The spreadsheet conundrum
Spreadsheets are everywhere.
A huge number of us use Excel or Google Sheets on a near-daily basis for expense tracking, budgeting, keeping up with loan or mortgage payments, to-do lists, scheduling events and managing projects and activities.
There's no question that spreadsheets are a fantastic tool for many jobs involving small to moderate amounts of data.
Although the volume of data that can be manipulated in spreadsheets has grown in recent years, with advances in software and hardware, that is not the whole story. Long before you reach the theoretical limits of your spreadsheet, you are likely to begin experiencing usability issues.
Firstly, there’ll be the size of the file itself - even without images or graphics in the files, you'll find long load and save times make for awkward use.

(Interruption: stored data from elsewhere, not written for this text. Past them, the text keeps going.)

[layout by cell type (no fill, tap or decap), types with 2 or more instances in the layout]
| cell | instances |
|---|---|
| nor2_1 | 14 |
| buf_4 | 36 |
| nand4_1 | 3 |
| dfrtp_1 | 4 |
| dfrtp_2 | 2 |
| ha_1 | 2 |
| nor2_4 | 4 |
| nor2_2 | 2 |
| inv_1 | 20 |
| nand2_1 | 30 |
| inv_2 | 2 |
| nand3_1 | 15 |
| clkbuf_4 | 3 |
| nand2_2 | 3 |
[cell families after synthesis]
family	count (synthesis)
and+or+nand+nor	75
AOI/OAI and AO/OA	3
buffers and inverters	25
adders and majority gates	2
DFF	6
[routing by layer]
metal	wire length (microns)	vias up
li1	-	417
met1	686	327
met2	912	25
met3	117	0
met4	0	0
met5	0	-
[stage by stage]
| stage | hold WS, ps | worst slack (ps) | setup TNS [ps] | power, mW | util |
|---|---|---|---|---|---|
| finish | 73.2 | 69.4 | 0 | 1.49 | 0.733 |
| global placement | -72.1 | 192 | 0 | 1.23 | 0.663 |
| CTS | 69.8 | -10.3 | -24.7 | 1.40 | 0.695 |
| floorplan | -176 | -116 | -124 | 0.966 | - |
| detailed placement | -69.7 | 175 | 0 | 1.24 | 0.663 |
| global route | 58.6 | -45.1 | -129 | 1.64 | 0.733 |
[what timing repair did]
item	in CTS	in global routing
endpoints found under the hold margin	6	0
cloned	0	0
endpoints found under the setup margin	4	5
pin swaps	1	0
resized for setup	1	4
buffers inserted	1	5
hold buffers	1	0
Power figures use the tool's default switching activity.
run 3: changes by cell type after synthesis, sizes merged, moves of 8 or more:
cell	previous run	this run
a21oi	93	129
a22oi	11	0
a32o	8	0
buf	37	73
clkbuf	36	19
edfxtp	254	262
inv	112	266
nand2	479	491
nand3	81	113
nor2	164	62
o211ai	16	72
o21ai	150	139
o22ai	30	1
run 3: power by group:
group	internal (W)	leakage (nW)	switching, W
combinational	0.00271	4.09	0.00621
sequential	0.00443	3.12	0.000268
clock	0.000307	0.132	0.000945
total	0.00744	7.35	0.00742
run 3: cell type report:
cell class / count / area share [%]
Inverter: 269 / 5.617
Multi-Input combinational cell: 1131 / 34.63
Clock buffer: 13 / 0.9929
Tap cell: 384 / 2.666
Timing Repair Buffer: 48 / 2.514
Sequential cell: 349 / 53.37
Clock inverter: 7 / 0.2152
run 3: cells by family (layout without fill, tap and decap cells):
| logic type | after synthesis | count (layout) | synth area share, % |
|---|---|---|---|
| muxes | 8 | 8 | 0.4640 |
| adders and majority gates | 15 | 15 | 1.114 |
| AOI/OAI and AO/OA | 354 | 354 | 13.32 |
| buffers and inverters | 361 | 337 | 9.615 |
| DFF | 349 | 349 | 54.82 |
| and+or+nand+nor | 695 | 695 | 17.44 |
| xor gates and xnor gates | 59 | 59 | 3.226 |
**src/sv/tbpr_pkg.sv**
```systemverilog
// ----------------------------------------------------------------------------
// tbpr_pkg: shared types and constants of the background pixel renderer
// Request formats, register indexes, memory geometry and the shade lookup.
// ----------------------------------------------------------------------------
package tbpr_pkg;

  // Screen and memory geometry.
  localparam int SCREEN_WIDTH  = 160;
  localparam int SCREEN_HEIGHT = 144;
  localparam int VRAM_BYTES    = 8192;
  localparam int VRAM_AW       = $clog2(VRAM_BYTES);
  localparam int BANK_DEPTH    = VRAM_BYTES / 2;
  localparam int BANK_AW       = $clog2(BANK_DEPTH);

  // Tile map and pattern base addresses.
  localparam logic [VRAM_AW-1:0] MAP_LOW_BASE     = 13'h1800;
  localparam logic [VRAM_AW-1:0] MAP_HIGH_BASE    = 13'h1C00;
  localparam logic [VRAM_AW-1:0] SIGNED_TILE_BASE = 13'h1000;

  // Output queue sizing.
  localparam int OQ_DEPTH = 4;
  localparam int OQ_AW    = $clog2(OQ_DEPTH);
  localparam int OQ_CW    = $clog2(OQ_DEPTH + 1);

  // Request operations.
  typedef enum logic {
    OP_WRITE  = 1'b0,
    OP_RENDER = 1'b1
  } op_t;

  // Configuration register indexes.
  typedef enum logic [2:0] {
    CFG_LCD_ENABLE   = 3'd0,
    CFG_UNSIGNED_MODE = 3'd1,
    CFG_BG_MAP_HIGH  = 3'd2,
    CFG_SCROLL_X     = 3'd3,
    CFG_SCROLL_Y     = 3'd4,
    CFG_BG_PALETTE   = 3'd5
  } cfg_idx_t;

  // Input request payload.
  typedef struct packed {
    logic               op;
    logic [VRAM_AW-1:0] vram_address;
    logic [7:0]         write_data;
    logic [7:0]         pixel_x;
    logic [7:0]         line;
  } pix_in_t;

  // Result payload.
  typedef struct packed {
    logic [7:0] out_column;
    logic [7:0] out_row;
    logic [7:0] shade;
  } pix_out_t;

  // Write port of one memory bank.
  typedef struct packed {
    logic               en;
    logic [BANK_AW-1:0] idx;
    logic [7:0]         data;
  } bank_wr_t;

  // Map a 2-bit color through the palette to a gray level.
  function automatic logic [7:0] shade_of(input logic [7:0] palette,
                                          input logic [1:0] color);
    logic [1:0] sel;
    logic [7:0] gray;
    case (color)
      2'd0:    sel = palette[1:0];
      2'd1:    sel = palette[3:2];
      2'd2:    sel = palette[5:4];
      default: sel = palette[7:6];
    endcase
    case (sel)
      2'd0:    gray = 8'h00;
      2'd1:    gray = 8'h3F;
      2'd2:    gray = 8'h7E;
      default: gray = 8'hFF;
    endcase
    return gray;
  endfunction

endpackage

```
**src/sv/tbpr_outq.sv**
```systemverilog
// ----------------------------------------------------------------------------
// tbpr_outq: result queue
// Small queue that holds finished pixels until the consumer takes them.
// ----------------------------------------------------------------------------
module tbpr_outq (
  input  logic                         clk,
  input  logic                         rst_n,
  input  logic                         push,
  input  tbpr_pkg::pix_out_t           push_data,
  output logic                         out_valid,
  input  logic                         out_stall,
  output tbpr_pkg::pix_out_t           out_data,
  output logic [tbpr_pkg::OQ_CW-1:0]   count
);

  tbpr_pkg::pix_out_t              entries_r [tbpr_pkg::OQ_DEPTH];
  logic [tbpr_pkg::OQ_AW-1:0]      wr_ptr_r;
  logic [tbpr_pkg::OQ_AW-1:0]      wr_ptr_nxt;
  logic [tbpr_pkg::OQ_AW-1:0]      rd_ptr_r;
  logic [tbpr_pkg::OQ_AW-1:0]      rd_ptr_nxt;
  logic [tbpr_pkg::OQ_CW-1:0]      count_r;
  logic [tbpr_pkg::OQ_CW-1:0]      count_nxt;
  logic                            pop;

  assign pop = out_valid && !out_stall;

  // Pointer and occupancy update.
  always_comb begin
    wr_ptr_nxt = push ? wr_ptr_r + 1'b1 : wr_ptr_r;
    rd_ptr_nxt = pop  ? rd_ptr_r + 1'b1 : rd_ptr_r;
    count_nxt  = count_r;
    if (push && !pop) begin
      count_nxt = count_r + 1'b1;
    end else if (!push && pop) begin
      count_nxt = count_r - 1'b1;
    end
  end

  always_ff @(posedge clk) begin
    if (!rst_n) begin
      wr_ptr_r <= '0;
      rd_ptr_r <= '0;
      count_r  <= '0;
    end else begin
      wr_ptr_r <= wr_ptr_nxt;
      rd_ptr_r <= rd_ptr_nxt;
      count_r  <= count_nxt;
    end
  end

  // Payload storage needs no reset.
  always_ff @(posedge clk) begin
    if (push) begin
      entries_r[wr_ptr_r] <= push_data;
    end
  end

  assign out_valid = (count_r != '0);
  assign out_data  = entries_r[rd_ptr_r];
  assign count     = count_r;

  // A push never lands on a full queue unless an entry leaves on the same edge.
  a_no_overflow: assert property (@(posedge clk) disable iff (!rst_n)
    !(push && !pop && (count_r == tbpr_pkg::OQ_CW'(tbpr_pkg::OQ_DEPTH))))
    else $error("result queue overflow");

  // Occupancy tracks the pointer distance.
  a_ptr_count: assert property (@(posedge clk) disable iff (!rst_n)
    (wr_ptr_r - rd_ptr_r) == count_r[tbpr_pkg::OQ_AW-1:0])
    else $error("result queue pointers and count disagree");

endmodule

```
**config.mk**
```make
export PLATFORM = sky130hd
export DESIGN_NAME = tbpr_outq
export DESIGN_NICKNAME = d
export VERILOG_FILES = /design/src/sv/tbpr_pkg.sv /design/src/sv/tbpr_outq.sv
export SDC_FILE = /design/constraint.sdc
export NUM_CORES = 1
export LEC_CHECK = 0
export ABC_AREA = 1
export BUFFER_PORTS_ARGS = -buffer_cell sky130_fd_sc_hd__buf_2
export CAP_MARGIN = 25
export CORE_MARGIN = 10
export CORE_UTILIZATION = 45
export CTS_CLUSTER_DIAMETER = 100
export DETAILED_ROUTE_END_ITERATION = 8
export PLACE_DENSITY = 0.74
export SLEW_MARGIN = 0
export SYNTH_ARGS = -nofsm -noshare
export SYNTH_HDL_FRONTEND = slang
export SYNTH_SLANG_ARGS = --single-unit
```
**constraint.sdc**
```tcl
create_clock -name clk -period 5.02 [get_ports clk]
set_clock_uncertainty 0.2 [all_clocks]
set_input_delay 0.753 -clock clk [delete_from_list [all_inputs] [get_ports clk]]
set_output_delay 0.753 -clock clk [all_outputs]
set_load 0.1 [all_outputs]
```
# After elaboration in Yosys (flattened, before gate mapping)
# Memory sizes are Yosys's and may differ from the RTL's. A register that Yosys moved wholly into a read port is not among the register bits.
# Cells that the tools add are included.
dict set report totals {
  reg_bits 7
  ramBits 96
  input_bits 28
  out_inout_bits 28
  elab_cells 22
  n_memories 1
}
# memory depth word_bits read_ports rd_clocked_by_memory_dff wr line_no
set memory_table {}
lappend memory_table {entries_r 4 24 1 1 1 tbpr_outq.sv:16} ;# tbpr_pkg::pix_out_t entries_r [tbpr_pkg::OQ_DEPTH];
dict set report op_classes {
  n_addsub 4
  mux 6
  reduce_logical 8
}
# operator count
set op_table {}
lappend op_table {{$mux W3} 2}
lappend op_table {{$add A2 B1 Y2 const B} 2}
lappend op_table {{$mux W2} 2}
lappend op_table {{$add A3 B1 Y3 const B} 1}
lappend op_table {{$logic_and A1 B1 Y1} 3}
lappend op_table {{$logic_not A1 Y1} 3}
lappend op_table {{$reduce_bool A3 Y1} 1}
lappend op_table {{$sub A3 B1 Y3 const B} 1}
lappend op_table {{$mux W1} 2}
lappend op_table {{$reduce_bool A2 Y1} 1}

# Longest topological paths before layout
# Gate-level depths: netlist (run 1).
dict set report depth {
  word_depth 5
  ltp_mapped 12
  mapped_depth_nobuf 12
}

# Worst setup path before layout (run 1)
# OpenSTA, ideal clock, no wires.
dict set report synth_timing {
  kind {register -> register}
  start {reg count_r, in the netlist count[1]}
  end {reg count_r, in the netlist count[1]}
  setup_time_ns 0.117
  arrival_time_ns 2.945
  t_required_ns 4.703
  slack_ns 1.758
  stages_incl_launch_ff 9
  path_buffers 0
  synth_period_minus_slack_ns 3.262
  path_cell_list {dfxtp_1 nor2_1 nand2_1 nand2_1 ha_1 inv_1 fa_1 o21ai_0 nor2_1}
}
dict set report synth_between {
  elab_chain_len 5
  word_cells_on_any_way 10
  cone_classes {2 x add/sub; 2 x mux; 6 x reduce/logical}
}
# element line_no
set synth_lines {}
lappend synth_lines {{start, declared} tbpr_outq.sv:21} ;# logic [tbpr_pkg::OQ_CW-1:0] count_r;
lappend synth_lines {{start signal, assigned} tbpr_outq.sv:47} ;# count_r <= count_nxt;
lappend synth_lines {{$reduce_bool A3 Y1} tbpr_outq.sv:58} ;# assign out_valid = (count_r != '0);
lappend synth_lines {{net out_valid} tbpr_outq.sv:10} ;# output logic out_valid,
lappend synth_lines {{$logic_and A1 B1 Y1} tbpr_outq.sv:25} ;# assign pop = out_valid && !out_stall;
lappend synth_lines {{$logic_not A1 Y1} tbpr_outq.sv:32} ;# if (push && !pop) begin
lappend synth_lines {{$logic_and A1 B1 Y1} tbpr_outq.sv:32}
lappend synth_lines {{$mux W3} tbpr_outq.sv:32}
lappend synth_lines {{net count_nxt (one bit)} tbpr_outq.sv:22} ;# logic [tbpr_pkg::OQ_CW-1:0] count_nxt;
# The timed path passes the listed nets, and every way through them passes these cells. The select of a mux whose other input is x is not followed.
# A chain may end at the register's enable or synchronous reset.

==> results of run 1 <==
power groups by stage:
stage               registers, mW  clock network, mW  logic, mW
floorplan                    1.11                  0      0.796
global placement             1.04                  0      0.990
detailed placement           1.05                  0       1.02
CTS                          1.02              0.652       1.02
global route                 1.03              0.694       1.07
finish                       1.02              0.639       1.01
through the flow:
stage	instances	hold WS (ns)	util	power, mW	cell area (um^2)
after floorplan	294	0.249	-	1.90	4180
after global placement	448	0.260	0.494	2.03	4520
after detailed placement	452	0.254	0.506	2.06	4630
after CTS	468	0.269	0.535	2.70	4890
after global routing	468	0.308	0.535	2.79	4890
final	469	0.271	0.535	2.67	4890
synth_stat cells:
library cell	count	area share
buf_4	1	0.0018
buf_6	3	0.0081
o22ai_2	20	0.060
nor2_2	20	0.030
buf_2	9	0.011
nand2_1	13	0.012
o22ai_1	4	0.0060
o21ai_1	4	0.0048
nor2_1	34	0.031
inv_1	15	0.013
dfxtp_1	9	0.043
edfxtp_1	96	0.69
fa_1	1	0.0048
a21oi_1	6	0.0072
nand3_1	2	0.0024
clkbuf_1	1	0.00090
ha_1	5	0.015
o21ai_0	48	0.057
inv_2	2	0.0018
nand4_1	1	0.0015
worst paths after layout:
kind,depth (start not counted),slack [ns],endpoint,start
worst max-delay path,5,1.49,out_data[17],register
worst min-delay path,2,0.27,register,rd_ptr_r[0]$_SDFFE_PN0P_
worst max register to register,8,2.99,count[1]$_SDFFE_PN0P_,count[0]$_SDFFE_PN0P_
worst min register to register,2,0.27,register,rd_ptr_r[0]$_SDFFE_PN0P_
state kept, by name, summed over array words and instances (netlist names), named ones only:
| name | cells |
|---|---|
| count | 3 |
| wr_ptr_r | 2 |
| entries_r | 96 |
| rd_ptr_r | 2 |
per-layer routing:
layer  wire (um)  vias up
li1            -     1188
met1        3400     1160
met2        3900       58
met3         552       10
met4          84        0
met5           0        -
placed cells by master (no fill, tap or decap), types with 4 or more instances in the layout:
cell type  synthesis  routed
a21oi_1            6       6
buf_16             0       4
buf_2              9      55
bufinv_16          0       4
clkbuf_8           0       9
dfxtp_1            9       8
edfxtp_1          96      96
ha_1               5       5
inv_1             15      15
nand2_1           13      13
nor2_1            34      34
nor2_2            20      20
o21ai_0           48      48
o21ai_1            4       4
o22ai_1            4       4
o22ai_2           20      20
area by class of cell:
type	instances	area (um^2)
inverters	17	63.8
clock buffers	11	131
diodes	1	2.50
clock inverters	5	128
fillers	749	4260
multi-input cells	158	966
well taps	111	139
repair buffers	61	400
flip-flops and latches	105	3060
worst max-delay path, cell delays in order, from the launching register on:
cell and delay (ns):
dfxtp_2 0.31, buf_4 0.27, inv_2 0.76, o21ai_0 0.23
o22ai_2 0.15, buf_2 0.45
logic make-up (layout without fill, tap and decap cells):
family,Yosys count,count (layout),synth area share
flops,105,105,0.732
compound gates,82,82,0.135
simple gates,70,70,0.0760
buf+inv,31,94,0.0368
fa+ha+maj,6,6,0.0197
other cells,0,1,0
==> out/results.tsv, run 1 <==
stage	metric	value	unit
clocking	cts.sinks	105	
detailed_routing	drt_iter0_drc	127	
setup_path	path_class	register to output port	
detailed_routing	vias	2416	
power_and_ir_drop	p_clk_frac	0.239	
detailed_routing	wl	7940	um
place	place_hpwl	4980	um
clocking	clk_pin_slew	0.08	ns
global_route	grtUsageMet3	0.0462	
layout	syn_to_final_growth	17.0	%
place	pre_cts_ws	1.84	ns
sta	slew_headroom	0.355	
sta	fin_crit	3.53	ns
synth	synth-seq-cells	105	
synth	yosysWarnings	0	
detailed_routing	firstDrtPassIters	4	
power_and_ir_drop	pwr-share-comb	0.377	
min_path	hp-class	register to register	
clocking	cts_resized	0	
synth	synthCells	294	
sta	tns	0	ns
global_route	use_met1	0.139	
sta	setup_violations	0	
floorplanning	dieArea	13600	um^2
floorplanning	ios	56	
detailed_routing	wire_per_inst	16.9	um
power_and_ir_drop	p_int	1.56	mW
global_route	grt_pass1_wl	12600	um
sta	worst_slack	1.49	ns
detailed_routing	ant_nets	0	
power_and_ir_drop	leakagePower	1.77	nW
clocking	tritoncts	done	
sta	tightestPinTransition	0.966	ns
floorplanning	rows	35	
layout	drive_gt1_frac	0.331	
setup_path	start_kind	register	
power_and_ir_drop	power_density	546	nW/um^2
detailed_routing	viasPerCell	5.15	
floorplanning	core_area	9150	um^2
clocking	cts_inserted_buffers	9	
layout	nets	386	
global_route	grt_pass1_vias	2550	
synth	ys_seq_area_frac	0.732	
sta	hold_viol	0	
place	port_buffers	55	
outcome	status	completed	
synth	syn-cell-area	4180	um^2
clocking	htreeDepth	3	
synth	synth_area_per_cell	14.2	um^2
detailed_routing	drc	0	
sta	rsz0062_at_grt	no	
global_route	grt_overflow	0	
sta	fmax	0.283	GHz
sta	finalCritPeriodShare	0.704	
global_route	top_usage_layer	met2	
global_route	grt_use_met2	0.209	
global_route	grt_max_degree	50	
setup_path	required	4.07	ns
power_and_ir_drop	seq_power_share	0.384	
setup_path	crit_fanout	49	
run	cap_viol_max_count	0	
global_route	track_usage	0.123	
synth	ys_types	20	
place	place_congestion	0.745	
setup_path	arrival	2.58	ns
clocking	cts_setup_buffers	0	
power_and_ir_drop	switching_share	0.417	
synth	syn_nets	328	
power_and_ir_drop	p_switching	1.12	mW
clocking	clock-root-buffer	clkbuf_8	
power_and_ir_drop	peakVddDrop	0.351	mV
global_route	antenna_found_initial	0	
setup_path	endpoint_kind	output port	
floorplanning	start_util	0.457	
clocking	cts_buffer_depth	2	
floorplanning	die_x	116	um
floorplanning	dieHeight	116	um
sta	report.final.slew_viol_count	0	
clocking	hold_buffers	0	
clocking	insertion_delay	0.35	ns
No activity file was read; power rests on OpenSTA's default activity.
==> inputs of run 2 (changes only) <==
Settings changed: PLACE_DENSITY 0.74 to 0.76.
Clock period 5.02 ns to 2.9 ns, I/O delays scaled along.
==> run 2 against run 1 <==
Against the previous run: largest power group unchanged; critical endpoint is now out_data[15]; sequential share of layout area is 0.72 points higher; register-to-register slack worse by 2.1 ns; largest cell class unchanged; worst hold slack got worse by 0.19 ns; combinational power increased by 71%; core utilization shrank 0.55 points; wire length is 2.6% higher; cell count grew 0.64%; sequential cell count stayed put; global-route usage increased by 0.44 points; first-iteration DRC count decreased by 23%; final area is 1.0% lower.
==> out/results.tsv, run 2 (synthesis gave the netlist of run 1 again) <==
stage	metric	value	unit
place	place_congestion	0.691	
layout	final_common_cell	edfxtp_1	
layout	drive_gt1_frac	0.355	
clocking	clock-root-buffer	clkbuf_8	
setup_path	cp_cell_sequence	buf_4 -> o21ai_0 -> o22ai_1 -> buf_2	
power_and_ir_drop	p_int	2.62	mW
clocking	cts_buffer_depth	2	
clocking	hold_buffers	0	
power_and_ir_drop	pwr-share-comb	0.378	
global_route	grt_pass1_vias	2566	
setup_path	crit_fanout	32	
power_and_ir_drop	power_density	946	nW/um^2
min_path	hp-class	input port to register	
floorplanning	die_x	116	um
floorplanning	rows	35	
global_route	grt_max_degree	33	
layout	largest_reg_flops	96	
sta	setup_violations	0	
clocking	cts_resized	0	
global_route	antenna_found_initial	0	
floorplanning	dieArea	13600	um^2
outcome	status	completed	
layout	final_cell_mix	edfxtp_1, buf_2, o21ai_0, nor2_1	
clocking	cts.sinks	105	
place	place_area	4600	um^2
detailed_routing	wl	8140	um
sta	tightestPinTransition	0.782	ns
layout	n_fill_cell	772	
floorplanning	ios	56	
clocking	tritoncts	done	
power_and_ir_drop	switching_share	0.428	
setup_path	critPathMaxStageDelay	0.53	ns
sta	slew_headroom	0.478	
clocking	cts_inserted_buffers	9	
detailed_routing	firstDrtPassIters	4	
global_route	grt_pass1_wl	13100	um
layout	final_util	0.529	
global_route	grt_overflow	0	
sta	rsz0062_at_grt	no	
power_and_ir_drop	seq_power_share	0.393	
layout	stdcell_count	472	
layout	regMostFlops	entries_r	
layout	fin_area	4840	um^2
global_route	track_usage	0.127	
power_and_ir_drop	p_switching	1.96	mW
place	port_buffers	55	
sta	finalCritPeriodShare	0.943	
sta	fin_crit	2.73	ns
floorplanning	dieHeight	116	um
place	dp.cells	456	
layout	n_antenna_cell	0	
sta	tns	0	ns
run	cap_viol_max_count	0	
detailed_routing	vias	2482	
clocking	htreeDepth	3	
clocking	cts_setup_buffers	0	
sta	hold_viol	0	
layout	syn_to_final_growth	15.8	%
setup_path	required	2.27	ns
setup_path	path_class	register to output port	
power_and_ir_drop	peakVddDrop	0.819	mV
place	place_hpwl	5400	um
detailed_routing	wire_per_inst	17.3	um
sta	fmax	0.366	GHz
detailed_routing	drc	0	
setup_path	arrival	2.10	ns
setup_path	cp_slowest_cell	dfxtp_2	
power_and_ir_drop	leakagePower	1.77	nW
floorplanning	core_area	9150	um^2
clocking	clk_pin_slew	0.10	ns
floorplanning	start_util	0.457	
detailed_routing	viasPerCell	5.26	
setup_path	endpoint_kind	output port	
layout	nets	390	
detailed_routing	drt_iter0_drc	98	
power_and_ir_drop	p_clk_frac	0.229	
sta	report.final.slew_viol_count	0	
detailed_routing	ant_nets	0	
clocking	insertion_delay	0.35	ns
setup_path	start_kind	register	
-- run 2: changes by cell type in the layout (fill, tap and decap cells not counted), moves of 2 or more --
cell	before	now
buf_16	4	0
buf_4	2	9
dfxtp_1	8	5
dfxtp_2	1	4
clkbuf_1	2	0
-- run 2: power groups by stage --
stage / registers (mW) / clock network [mW] / logic (mW)
floorplan: 1.92 / 0 / 1.38
global route: 1.81 / 1.13 / 1.83
CTS: 1.80 / 1.07 / 1.75
global placement: 1.83 / 0 / 1.72
finish: 1.80 / 1.05 / 1.73
detailed placement: 1.83 / 0 / 1.75
-- run 2: worst max-delay path, delay by kind of cell, from the launching register on --
kind / cells / cell delay, ns
DFF: 1 / 0.53
AOI/OAI and AO/OA: 2 / 0.36
buffers and inverters: 2 / 0.84
-- run 2: per-layer routing --
metal  vias to the layer above  track usage  share of wire
li1                       1198            -              -
met1                      1223        0.149           0.43
met2                        50        0.212           0.50
met3                        11       0.0442          0.051
met4                         0       0.0442          0.013
met5                         -            0              0
-- run 2: area by class of cell --
class | count | area, um^2 | area share
sequential | 105 | 3070 | 0.633
multi-input combinational | 158 | 968 | 0.200
timing repair buffer | 65 | 363 | 0.0749
tap | 111 | 139 | 0.0287
clock buffer | 9 | 124 | 0.0256
clock inverter | 7 | 119 | 0.0245
inverter | 17 | 63.8 | 0.0132
-- run 2: stage by stage --
step / setup WS (ns) / hold WS, ns / total power [mW]
after global routing: 0.0133 / 0.0558 / 4.77
final: 0.167 / 0.0771 / 4.58
after floorplan: 0.197 / 0.249 / 3.30
after CTS: 0.115 / 0.0648 / 4.62
after detailed placement: 0.522 / 0.278 / 3.58
after global placement: 0.561 / 0.266 / 3.55
-- run 2: final timing paths --
check	slack, ns	end	startpoint	cells after the start
hold / removal	0.08	entries_r[0][19]$_DFFE_PP_	push_data[19]	1
setup reg to reg	0.93	count[2]$_SDFFE_PN0P_	count[1]$_SDFFE_PN0P_	12
hold reg to reg	0.30	register	rd_ptr_r[0]$_SDFFE_PN0P_	2
setup / recovery	0.17	out_data[15]	register	4
==> inputs of run 3 (changes only) <==
Settings changed: BUFFER_PORTS_ARGS -buffer_cell sky130_fd_sc_hd__buf_2 to -buffer_cell sky130_fd_sc_hd__clkbuf_2, MAX_ROUTING_LAYER from default to met4, PLACE_DENSITY 0.76 to 0.74.
Clock period 2.9 ns to 3.31 ns, I/O delays scaled along.
==> run 3 against run 2 <==
Against the previous run: worst hold slack gained 0.078 ns; power shrank 17%; critical path depth grew 1; combinational power shrank 13%; cell count shrank 0.42%; register-to-register slack gained 0.34 ns; die area is the same; final area shrank 2.0%; global-route usage shrank 0.17 points; first-iteration DRC count grew 18%; sequential share of layout area grew 1.2 points; largest cell class unchanged; highest routed layer unchanged.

It’s true that high-speed broadband, computers with SSD drives, large amounts of memory and fast multi-core CPUs can mitigate this, but not every business has this infrastructure or wants to buy powerful computers for all their staff, particularly when companies today rely so much on remote workers.
As your spreadsheet accumulates more and more data, you may see errors with add-ons and formulas as they try to run lookups, calculations, or transformations on the huge data sets. If you don't have a high-spec computer, these problems will become apparent much sooner.
Considered also what happens if you need to work with such spreadsheets over a 3G or 4G signal on a mobile device. One can imagine how using a small screen for this would be an exercise in low productivity and frustration.
Mind you, even on a powerful desktop or tablet, users are likely to get frustrated with the sheer volume of data right in front of their face, as they scroll this way and that, trying to find what they’re looking for.
Having been around for decades, spreadsheets have some built-in mechanisms to tackle some of these issues. You could get around some problems using VBA (a programming language for Microsoft Office) or Google's App Scripts, and essentially change your spreadsheet into a kind of application, complete with basic elements of UI, business logic and of course data - all in one package.
I think this is a viable solution in many cases.
I also think there is a better way, because spreadsheets have some downsides that can't be ignored.
- All your data, (and logic) is in a single file. If you file is lost or corrupted - you potentially lose it all. (Subtle hint: Back up your files!)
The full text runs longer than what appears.